→ **WHAT THE EXERCISE ASKS**
Reproduce the top of the data verbatim, through and including the line that contains "export SYNTH_HDL_FRONTEND = slang".

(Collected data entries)
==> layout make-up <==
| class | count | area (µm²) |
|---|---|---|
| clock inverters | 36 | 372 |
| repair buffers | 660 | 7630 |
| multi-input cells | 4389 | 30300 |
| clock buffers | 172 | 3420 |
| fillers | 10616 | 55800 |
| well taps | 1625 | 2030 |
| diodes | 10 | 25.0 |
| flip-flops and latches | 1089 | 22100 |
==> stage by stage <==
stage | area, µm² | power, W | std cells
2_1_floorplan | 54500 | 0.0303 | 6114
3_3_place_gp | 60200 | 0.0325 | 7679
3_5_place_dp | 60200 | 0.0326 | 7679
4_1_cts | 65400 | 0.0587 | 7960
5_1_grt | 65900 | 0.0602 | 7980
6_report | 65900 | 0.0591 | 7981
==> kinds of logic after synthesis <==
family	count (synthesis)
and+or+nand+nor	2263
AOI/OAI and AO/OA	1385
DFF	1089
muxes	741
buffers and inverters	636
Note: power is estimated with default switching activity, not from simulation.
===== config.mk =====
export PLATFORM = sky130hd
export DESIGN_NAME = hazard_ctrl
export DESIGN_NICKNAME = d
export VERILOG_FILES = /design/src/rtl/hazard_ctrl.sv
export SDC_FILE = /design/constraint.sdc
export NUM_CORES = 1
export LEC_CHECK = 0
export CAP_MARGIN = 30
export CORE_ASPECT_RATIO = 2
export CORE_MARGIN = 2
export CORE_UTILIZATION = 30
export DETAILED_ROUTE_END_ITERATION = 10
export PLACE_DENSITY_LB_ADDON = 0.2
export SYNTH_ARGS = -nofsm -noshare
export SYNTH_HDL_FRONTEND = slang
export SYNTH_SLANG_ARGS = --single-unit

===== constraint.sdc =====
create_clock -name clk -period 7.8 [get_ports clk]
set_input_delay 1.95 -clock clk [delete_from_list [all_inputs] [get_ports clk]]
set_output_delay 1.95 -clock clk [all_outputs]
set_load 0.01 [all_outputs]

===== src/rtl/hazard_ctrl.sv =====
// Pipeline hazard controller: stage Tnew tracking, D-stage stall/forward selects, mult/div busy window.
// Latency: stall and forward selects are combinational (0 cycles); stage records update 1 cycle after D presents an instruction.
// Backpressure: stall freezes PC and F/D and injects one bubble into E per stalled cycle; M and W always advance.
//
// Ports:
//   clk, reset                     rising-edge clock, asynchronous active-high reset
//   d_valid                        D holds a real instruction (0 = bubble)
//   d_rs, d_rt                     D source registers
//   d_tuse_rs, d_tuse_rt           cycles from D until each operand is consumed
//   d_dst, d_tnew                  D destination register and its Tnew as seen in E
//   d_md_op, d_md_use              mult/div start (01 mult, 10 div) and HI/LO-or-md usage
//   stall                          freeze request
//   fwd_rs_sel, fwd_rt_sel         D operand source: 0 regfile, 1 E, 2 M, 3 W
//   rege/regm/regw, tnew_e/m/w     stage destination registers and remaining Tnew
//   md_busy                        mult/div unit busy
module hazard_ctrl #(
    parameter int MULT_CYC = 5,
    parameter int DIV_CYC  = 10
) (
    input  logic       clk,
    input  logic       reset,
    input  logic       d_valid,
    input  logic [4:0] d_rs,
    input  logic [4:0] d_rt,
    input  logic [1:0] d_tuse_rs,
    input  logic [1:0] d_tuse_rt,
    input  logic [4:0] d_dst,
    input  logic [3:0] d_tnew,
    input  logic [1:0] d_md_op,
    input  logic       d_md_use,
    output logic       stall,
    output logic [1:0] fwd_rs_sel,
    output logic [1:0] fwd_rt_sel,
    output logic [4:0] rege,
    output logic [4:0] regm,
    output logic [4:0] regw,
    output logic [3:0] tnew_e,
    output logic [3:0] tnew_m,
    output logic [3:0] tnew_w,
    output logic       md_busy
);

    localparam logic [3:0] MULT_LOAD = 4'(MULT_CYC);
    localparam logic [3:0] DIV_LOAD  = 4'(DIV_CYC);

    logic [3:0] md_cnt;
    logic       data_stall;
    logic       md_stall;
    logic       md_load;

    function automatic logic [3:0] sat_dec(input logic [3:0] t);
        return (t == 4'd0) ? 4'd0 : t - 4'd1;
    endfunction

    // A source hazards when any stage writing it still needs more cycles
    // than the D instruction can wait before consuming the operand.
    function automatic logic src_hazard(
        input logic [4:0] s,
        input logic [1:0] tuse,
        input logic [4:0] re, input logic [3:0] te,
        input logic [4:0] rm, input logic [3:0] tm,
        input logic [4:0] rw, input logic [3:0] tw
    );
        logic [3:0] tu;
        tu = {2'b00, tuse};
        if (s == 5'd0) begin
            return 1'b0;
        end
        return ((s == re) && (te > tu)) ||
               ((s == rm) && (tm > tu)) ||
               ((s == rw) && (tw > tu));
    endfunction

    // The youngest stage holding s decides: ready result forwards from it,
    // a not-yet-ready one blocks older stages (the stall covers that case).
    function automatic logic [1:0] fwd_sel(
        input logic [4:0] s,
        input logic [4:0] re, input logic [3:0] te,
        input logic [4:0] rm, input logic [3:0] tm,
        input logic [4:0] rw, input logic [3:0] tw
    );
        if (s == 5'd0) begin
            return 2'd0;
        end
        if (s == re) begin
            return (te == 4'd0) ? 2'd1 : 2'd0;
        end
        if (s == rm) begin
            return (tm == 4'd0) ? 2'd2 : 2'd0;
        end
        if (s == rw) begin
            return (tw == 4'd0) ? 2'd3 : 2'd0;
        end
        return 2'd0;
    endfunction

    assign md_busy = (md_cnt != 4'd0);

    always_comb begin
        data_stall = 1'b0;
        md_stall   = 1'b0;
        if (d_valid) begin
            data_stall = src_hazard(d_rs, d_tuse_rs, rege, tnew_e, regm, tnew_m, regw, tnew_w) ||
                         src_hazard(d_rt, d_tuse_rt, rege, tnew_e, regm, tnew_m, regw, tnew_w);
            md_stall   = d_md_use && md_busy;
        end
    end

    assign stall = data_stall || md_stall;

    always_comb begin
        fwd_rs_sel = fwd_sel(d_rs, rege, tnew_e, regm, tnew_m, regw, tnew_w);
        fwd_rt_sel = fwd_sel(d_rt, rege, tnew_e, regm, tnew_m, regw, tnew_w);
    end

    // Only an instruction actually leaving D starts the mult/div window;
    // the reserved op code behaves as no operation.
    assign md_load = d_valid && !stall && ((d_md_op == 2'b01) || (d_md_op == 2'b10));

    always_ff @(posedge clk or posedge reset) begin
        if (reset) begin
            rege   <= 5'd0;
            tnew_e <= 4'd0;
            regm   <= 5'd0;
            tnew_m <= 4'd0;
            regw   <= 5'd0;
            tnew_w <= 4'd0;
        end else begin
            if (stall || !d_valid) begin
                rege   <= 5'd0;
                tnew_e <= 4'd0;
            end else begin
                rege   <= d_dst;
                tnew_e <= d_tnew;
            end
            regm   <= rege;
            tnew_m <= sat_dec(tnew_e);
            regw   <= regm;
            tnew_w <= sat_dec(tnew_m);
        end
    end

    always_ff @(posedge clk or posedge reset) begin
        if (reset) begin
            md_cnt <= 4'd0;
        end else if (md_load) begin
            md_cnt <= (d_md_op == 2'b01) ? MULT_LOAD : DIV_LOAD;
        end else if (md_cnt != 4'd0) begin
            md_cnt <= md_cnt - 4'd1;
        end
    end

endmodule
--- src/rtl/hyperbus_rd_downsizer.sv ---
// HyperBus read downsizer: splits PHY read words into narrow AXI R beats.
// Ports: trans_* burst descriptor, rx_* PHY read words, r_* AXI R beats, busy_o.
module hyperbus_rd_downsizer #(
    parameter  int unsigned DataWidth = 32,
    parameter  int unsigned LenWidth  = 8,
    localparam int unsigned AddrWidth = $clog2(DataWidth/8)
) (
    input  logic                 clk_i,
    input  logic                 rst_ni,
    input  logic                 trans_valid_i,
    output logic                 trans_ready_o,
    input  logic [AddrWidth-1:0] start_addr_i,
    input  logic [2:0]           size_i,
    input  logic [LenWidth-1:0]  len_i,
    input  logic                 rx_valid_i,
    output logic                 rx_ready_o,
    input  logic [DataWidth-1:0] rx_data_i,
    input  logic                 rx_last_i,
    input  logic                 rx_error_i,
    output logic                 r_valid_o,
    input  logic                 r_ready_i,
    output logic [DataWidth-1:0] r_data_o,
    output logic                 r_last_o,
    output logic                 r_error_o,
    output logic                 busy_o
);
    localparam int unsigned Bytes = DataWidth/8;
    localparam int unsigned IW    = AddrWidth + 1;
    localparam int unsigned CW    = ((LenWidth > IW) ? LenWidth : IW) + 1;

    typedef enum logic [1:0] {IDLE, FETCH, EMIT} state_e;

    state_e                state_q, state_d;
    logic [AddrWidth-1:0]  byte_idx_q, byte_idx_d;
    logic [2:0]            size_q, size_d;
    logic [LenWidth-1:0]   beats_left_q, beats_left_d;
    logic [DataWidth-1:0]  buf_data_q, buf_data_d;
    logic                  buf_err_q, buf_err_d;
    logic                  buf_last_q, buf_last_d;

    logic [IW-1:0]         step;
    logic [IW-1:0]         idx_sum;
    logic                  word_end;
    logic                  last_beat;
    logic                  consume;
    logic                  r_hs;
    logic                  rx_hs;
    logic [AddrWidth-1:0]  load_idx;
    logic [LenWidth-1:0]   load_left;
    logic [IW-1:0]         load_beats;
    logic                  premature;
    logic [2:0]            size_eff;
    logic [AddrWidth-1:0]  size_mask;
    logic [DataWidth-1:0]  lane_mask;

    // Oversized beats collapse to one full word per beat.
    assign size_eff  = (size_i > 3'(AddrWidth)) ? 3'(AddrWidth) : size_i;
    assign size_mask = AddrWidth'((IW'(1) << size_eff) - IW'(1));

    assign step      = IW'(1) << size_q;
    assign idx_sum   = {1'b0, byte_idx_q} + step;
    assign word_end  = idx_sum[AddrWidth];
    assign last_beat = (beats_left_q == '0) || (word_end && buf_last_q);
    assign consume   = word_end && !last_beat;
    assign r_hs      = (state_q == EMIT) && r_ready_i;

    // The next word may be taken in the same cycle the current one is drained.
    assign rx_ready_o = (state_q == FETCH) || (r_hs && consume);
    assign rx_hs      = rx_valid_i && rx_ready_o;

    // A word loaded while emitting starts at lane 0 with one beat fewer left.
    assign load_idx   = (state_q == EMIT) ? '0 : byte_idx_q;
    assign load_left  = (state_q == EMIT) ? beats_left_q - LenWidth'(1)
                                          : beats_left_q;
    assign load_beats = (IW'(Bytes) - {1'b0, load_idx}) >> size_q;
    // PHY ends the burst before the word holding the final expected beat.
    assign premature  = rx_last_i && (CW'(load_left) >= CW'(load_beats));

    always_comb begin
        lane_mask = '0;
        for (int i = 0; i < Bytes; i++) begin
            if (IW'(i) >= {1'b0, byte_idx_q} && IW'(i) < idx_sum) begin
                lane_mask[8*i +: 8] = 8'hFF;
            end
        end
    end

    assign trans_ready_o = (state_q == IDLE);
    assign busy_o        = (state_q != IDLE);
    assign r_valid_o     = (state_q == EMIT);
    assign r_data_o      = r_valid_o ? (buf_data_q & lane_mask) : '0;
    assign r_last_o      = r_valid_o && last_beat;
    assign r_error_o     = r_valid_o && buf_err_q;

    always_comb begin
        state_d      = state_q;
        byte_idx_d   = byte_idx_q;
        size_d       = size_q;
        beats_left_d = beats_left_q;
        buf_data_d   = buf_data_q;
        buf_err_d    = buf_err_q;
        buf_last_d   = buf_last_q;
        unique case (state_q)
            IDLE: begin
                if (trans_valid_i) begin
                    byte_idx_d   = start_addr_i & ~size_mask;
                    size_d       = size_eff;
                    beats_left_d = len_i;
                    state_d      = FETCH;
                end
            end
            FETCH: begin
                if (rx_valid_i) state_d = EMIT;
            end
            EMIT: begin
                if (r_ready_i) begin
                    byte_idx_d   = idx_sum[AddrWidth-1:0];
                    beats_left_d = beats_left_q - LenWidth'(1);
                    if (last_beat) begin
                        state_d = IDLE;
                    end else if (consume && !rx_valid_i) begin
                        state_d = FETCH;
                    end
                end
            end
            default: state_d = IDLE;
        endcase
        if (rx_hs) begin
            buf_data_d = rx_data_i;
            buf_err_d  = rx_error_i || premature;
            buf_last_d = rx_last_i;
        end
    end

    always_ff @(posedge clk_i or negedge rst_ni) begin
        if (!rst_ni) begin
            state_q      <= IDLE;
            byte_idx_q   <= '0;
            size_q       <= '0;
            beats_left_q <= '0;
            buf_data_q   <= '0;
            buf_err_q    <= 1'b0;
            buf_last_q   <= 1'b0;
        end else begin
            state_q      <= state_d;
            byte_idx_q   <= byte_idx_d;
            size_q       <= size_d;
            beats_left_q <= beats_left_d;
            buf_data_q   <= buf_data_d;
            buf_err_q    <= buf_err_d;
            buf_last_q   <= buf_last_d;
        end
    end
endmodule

→ **REPLY TO THE EXERCISE**
==> layout make-up <==
| class | count | area (µm²) |
|---|---|---|
| clock inverters | 36 | 372 |
| repair buffers | 660 | 7630 |
| multi-input cells | 4389 | 30300 |
| clock buffers | 172 | 3420 |
| fillers | 10616 | 55800 |
| well taps | 1625 | 2030 |
| diodes | 10 | 25.0 |
| flip-flops and latches | 1089 | 22100 |
==> stage by stage <==
stage | area, µm² | power, W | std cells
2_1_floorplan | 54500 | 0.0303 | 6114
3_3_place_gp | 60200 | 0.0325 | 7679
3_5_place_dp | 60200 | 0.0326 | 7679
4_1_cts | 65400 | 0.0587 | 7960
5_1_grt | 65900 | 0.0602 | 7980
6_report | 65900 | 0.0591 | 7981
==> kinds of logic after synthesis <==
family	count (synthesis)
and+or+nand+nor	2263
AOI/OAI and AO/OA	1385
DFF	1089
muxes	741
buffers and inverters	636
Note: power is estimated with default switching activity, not from simulation.
===== config.mk =====
export PLATFORM = sky130hd
export DESIGN_NAME = hazard_ctrl
export DESIGN_NICKNAME = d
export VERILOG_FILES = /design/src/rtl/hazard_ctrl.sv
export SDC_FILE = /design/constraint.sdc
export NUM_CORES = 1
export LEC_CHECK = 0
export CAP_MARGIN = 30
export CORE_ASPECT_RATIO = 2
export CORE_MARGIN = 2
export CORE_UTILIZATION = 30
export DETAILED_ROUTE_END_ITERATION = 10
export PLACE_DENSITY_LB_ADDON = 0.2
export SYNTH_ARGS = -nofsm -noshare
export SYNTH_HDL_FRONTEND = slang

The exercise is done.